Instructions for the task =
Give back the full data character for character.

*** Opening of Provided entries ***

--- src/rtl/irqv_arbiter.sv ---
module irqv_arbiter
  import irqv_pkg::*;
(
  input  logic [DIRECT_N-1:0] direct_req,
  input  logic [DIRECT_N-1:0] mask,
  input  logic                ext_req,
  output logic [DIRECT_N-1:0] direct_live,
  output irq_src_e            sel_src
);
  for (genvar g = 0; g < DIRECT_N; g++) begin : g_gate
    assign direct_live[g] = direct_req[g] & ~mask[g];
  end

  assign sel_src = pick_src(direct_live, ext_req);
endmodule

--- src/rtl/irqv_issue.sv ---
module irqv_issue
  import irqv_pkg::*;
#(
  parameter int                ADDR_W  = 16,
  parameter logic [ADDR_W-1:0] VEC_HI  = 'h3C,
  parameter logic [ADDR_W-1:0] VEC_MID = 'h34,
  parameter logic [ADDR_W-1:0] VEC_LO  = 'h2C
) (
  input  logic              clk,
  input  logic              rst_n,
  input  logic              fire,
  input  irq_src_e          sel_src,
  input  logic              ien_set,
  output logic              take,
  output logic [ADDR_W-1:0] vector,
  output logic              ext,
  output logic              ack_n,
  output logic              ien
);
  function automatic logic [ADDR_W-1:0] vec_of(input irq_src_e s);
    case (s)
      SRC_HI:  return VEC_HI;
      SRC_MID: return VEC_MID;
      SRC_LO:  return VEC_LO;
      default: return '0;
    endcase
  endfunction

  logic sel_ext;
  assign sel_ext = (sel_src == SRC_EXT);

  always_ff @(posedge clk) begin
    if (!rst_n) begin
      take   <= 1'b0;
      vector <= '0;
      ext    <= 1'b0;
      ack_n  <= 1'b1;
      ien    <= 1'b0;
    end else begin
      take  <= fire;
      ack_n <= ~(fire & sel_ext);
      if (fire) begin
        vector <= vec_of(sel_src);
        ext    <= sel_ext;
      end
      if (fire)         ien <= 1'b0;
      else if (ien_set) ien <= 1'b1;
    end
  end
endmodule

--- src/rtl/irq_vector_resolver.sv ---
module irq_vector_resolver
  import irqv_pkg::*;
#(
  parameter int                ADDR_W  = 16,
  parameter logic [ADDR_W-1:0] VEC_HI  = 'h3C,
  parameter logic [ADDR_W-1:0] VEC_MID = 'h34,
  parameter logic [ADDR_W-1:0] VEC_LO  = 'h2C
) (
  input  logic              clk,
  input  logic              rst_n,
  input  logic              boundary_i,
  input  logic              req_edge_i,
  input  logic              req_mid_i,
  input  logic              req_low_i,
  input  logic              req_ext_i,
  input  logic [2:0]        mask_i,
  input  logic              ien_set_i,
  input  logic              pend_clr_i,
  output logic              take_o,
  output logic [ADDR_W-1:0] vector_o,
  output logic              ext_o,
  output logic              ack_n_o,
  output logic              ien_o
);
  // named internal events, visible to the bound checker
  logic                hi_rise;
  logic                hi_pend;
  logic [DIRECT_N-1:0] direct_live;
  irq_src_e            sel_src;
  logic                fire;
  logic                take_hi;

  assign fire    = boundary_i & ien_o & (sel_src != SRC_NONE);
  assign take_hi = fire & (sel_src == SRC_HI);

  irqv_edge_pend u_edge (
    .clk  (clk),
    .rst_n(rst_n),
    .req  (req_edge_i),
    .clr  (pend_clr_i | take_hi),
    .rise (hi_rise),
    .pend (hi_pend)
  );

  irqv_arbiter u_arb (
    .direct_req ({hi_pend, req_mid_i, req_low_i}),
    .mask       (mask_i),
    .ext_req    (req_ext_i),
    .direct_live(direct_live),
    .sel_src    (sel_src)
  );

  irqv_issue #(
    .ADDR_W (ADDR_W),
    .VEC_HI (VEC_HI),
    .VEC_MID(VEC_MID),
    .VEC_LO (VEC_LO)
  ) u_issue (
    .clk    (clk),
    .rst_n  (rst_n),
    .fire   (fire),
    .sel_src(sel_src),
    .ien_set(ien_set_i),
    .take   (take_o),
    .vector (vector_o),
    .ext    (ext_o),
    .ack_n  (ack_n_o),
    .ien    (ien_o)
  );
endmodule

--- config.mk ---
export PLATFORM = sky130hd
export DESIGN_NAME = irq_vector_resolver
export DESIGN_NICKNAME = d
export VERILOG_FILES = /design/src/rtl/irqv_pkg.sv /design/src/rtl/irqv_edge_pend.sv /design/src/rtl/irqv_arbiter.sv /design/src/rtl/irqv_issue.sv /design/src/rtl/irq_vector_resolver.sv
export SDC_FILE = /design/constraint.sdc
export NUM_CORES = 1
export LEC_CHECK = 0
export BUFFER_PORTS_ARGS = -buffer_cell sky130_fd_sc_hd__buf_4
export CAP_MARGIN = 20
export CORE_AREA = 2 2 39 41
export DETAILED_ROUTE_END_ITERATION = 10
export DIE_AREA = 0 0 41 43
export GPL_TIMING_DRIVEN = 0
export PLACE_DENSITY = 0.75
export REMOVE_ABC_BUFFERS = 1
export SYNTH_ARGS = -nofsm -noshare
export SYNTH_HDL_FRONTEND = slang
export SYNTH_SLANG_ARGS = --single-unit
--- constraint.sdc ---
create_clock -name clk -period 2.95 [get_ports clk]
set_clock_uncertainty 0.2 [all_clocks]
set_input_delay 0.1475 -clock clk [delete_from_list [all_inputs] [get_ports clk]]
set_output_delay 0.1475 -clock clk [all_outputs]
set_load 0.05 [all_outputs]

*** Close of Provided entries ***

Finished task =
--- src/rtl/irqv_arbiter.sv ---
module irqv_arbiter
  import irqv_pkg::*;
(
  input  logic [DIRECT_N-1:0] direct_req,
  input  logic [DIRECT_N-1:0] mask,
  input  logic                ext_req,
  output logic [DIRECT_N-1:0] direct_live,
  output irq_src_e            sel_src
);
  for (genvar g = 0; g < DIRECT_N; g++) begin : g_gate
    assign direct_live[g] = direct_req[g] & ~mask[g];
  end

  assign sel_src = pick_src(direct_live, ext_req);
endmodule

--- src/rtl/irqv_issue.sv ---
module irqv_issue
  import irqv_pkg::*;
#(
  parameter int                ADDR_W  = 16,
  parameter logic [ADDR_W-1:0] VEC_HI  = 'h3C,
  parameter logic [ADDR_W-1:0] VEC_MID = 'h34,
  parameter logic [ADDR_W-1:0] VEC_LO  = 'h2C
) (
  input  logic              clk,
  input  logic              rst_n,
  input  logic              fire,
  input  irq_src_e          sel_src,
  input  logic              ien_set,
  output logic              take,
  output logic [ADDR_W-1:0] vector,
  output logic              ext,
  output logic              ack_n,
  output logic              ien
);
  function automatic logic [ADDR_W-1:0] vec_of(input irq_src_e s);
    case (s)
      SRC_HI:  return VEC_HI;
      SRC_MID: return VEC_MID;
      SRC_LO:  return VEC_LO;
      default: return '0;
    endcase
  endfunction

  logic sel_ext;
  assign sel_ext = (sel_src == SRC_EXT);

  always_ff @(posedge clk) begin
    if (!rst_n) begin
      take   <= 1'b0;
      vector <= '0;
      ext    <= 1'b0;
      ack_n  <= 1'b1;
      ien    <= 1'b0;
    end else begin
      take  <= fire;
      ack_n <= ~(fire & sel_ext);
      if (fire) begin
        vector <= vec_of(sel_src);
        ext    <= sel_ext;
      end
      if (fire)         ien <= 1'b0;
      else if (ien_set) ien <= 1'b1;
    end
  end
endmodule

--- src/rtl/irq_vector_resolver.sv ---
module irq_vector_resolver
  import irqv_pkg::*;
#(
  parameter int                ADDR_W  = 16,
  parameter logic [ADDR_W-1:0] VEC_HI  = 'h3C,
  parameter logic [ADDR_W-1:0] VEC_MID = 'h34,
  parameter logic [ADDR_W-1:0] VEC_LO  = 'h2C
) (
  input  logic              clk,
  input  logic              rst_n,
  input  logic              boundary_i,
  input  logic              req_edge_i,
  input  logic              req_mid_i,
  input  logic              req_low_i,
  input  logic              req_ext_i,
  input  logic [2:0]        mask_i,
  input  logic              ien_set_i,
  input  logic              pend_clr_i,
  output logic              take_o,
  output logic [ADDR_W-1:0] vector_o,
  output logic              ext_o,
  output logic              ack_n_o,
  output logic              ien_o
);
  // named internal events, visible to the bound checker
  logic                hi_rise;
  logic                hi_pend;
  logic [DIRECT_N-1:0] direct_live;
  irq_src_e            sel_src;
  logic                fire;
  logic                take_hi;

  assign fire    = boundary_i & ien_o & (sel_src != SRC_NONE);
  assign take_hi = fire & (sel_src == SRC_HI);

  irqv_edge_pend u_edge (
    .clk  (clk),
    .rst_n(rst_n),
    .req  (req_edge_i),
    .clr  (pend_clr_i | take_hi),
    .rise (hi_rise),
    .pend (hi_pend)
  );

  irqv_arbiter u_arb (
    .direct_req ({hi_pend, req_mid_i, req_low_i}),
    .mask       (mask_i),
    .ext_req    (req_ext_i),
    .direct_live(direct_live),
    .sel_src    (sel_src)
  );

  irqv_issue #(
    .ADDR_W (ADDR_W),
    .VEC_HI (VEC_HI),
    .VEC_MID(VEC_MID),
    .VEC_LO (VEC_LO)
  ) u_issue (
    .clk    (clk),
    .rst_n  (rst_n),
    .fire   (fire),
    .sel_src(sel_src),
    .ien_set(ien_set_i),
    .take   (take_o),
    .vector (vector_o),
    .ext    (ext_o),
    .ack_n  (ack_n_o),
    .ien    (ien_o)
  );
endmodule

--- config.mk ---
export PLATFORM = sky130hd
export DESIGN_NAME = irq_vector_resolver
export DESIGN_NICKNAME = d
export VERILOG_FILES = /design/src/rtl/irqv_pkg.sv /design/src/rtl/irqv_edge_pend.sv /design/src/rtl/irqv_arbiter.sv /design/src/rtl/irqv_issue.sv /design/src/rtl/irq_vector_resolver.sv
export SDC_FILE = /design/constraint.sdc
export NUM_CORES = 1
export LEC_CHECK = 0
export BUFFER_PORTS_ARGS = -buffer_cell sky130_fd_sc_hd__buf_4
export CAP_MARGIN = 20
export CORE_AREA = 2 2 39 41
export DETAILED_ROUTE_END_ITERATION = 10
export DIE_AREA = 0 0 41 43
export GPL_TIMING_DRIVEN = 0
export PLACE_DENSITY = 0.75
export REMOVE_ABC_BUFFERS = 1
export SYNTH_ARGS = -nofsm -noshare
export SYNTH_HDL_FRONTEND = slang
export SYNTH_SLANG_ARGS = --single-unit
--- constraint.sdc ---
create_clock -name clk -period 2.95 [get_ports clk]
set_clock_uncertainty 0.2 [all_clocks]
set_input_delay 0.1475 -clock clk [delete_from_list [all_inputs] [get_ports clk]]
set_output_delay 0.1475 -clock clk [all_outputs]
set_load 0.05 [all_outputs]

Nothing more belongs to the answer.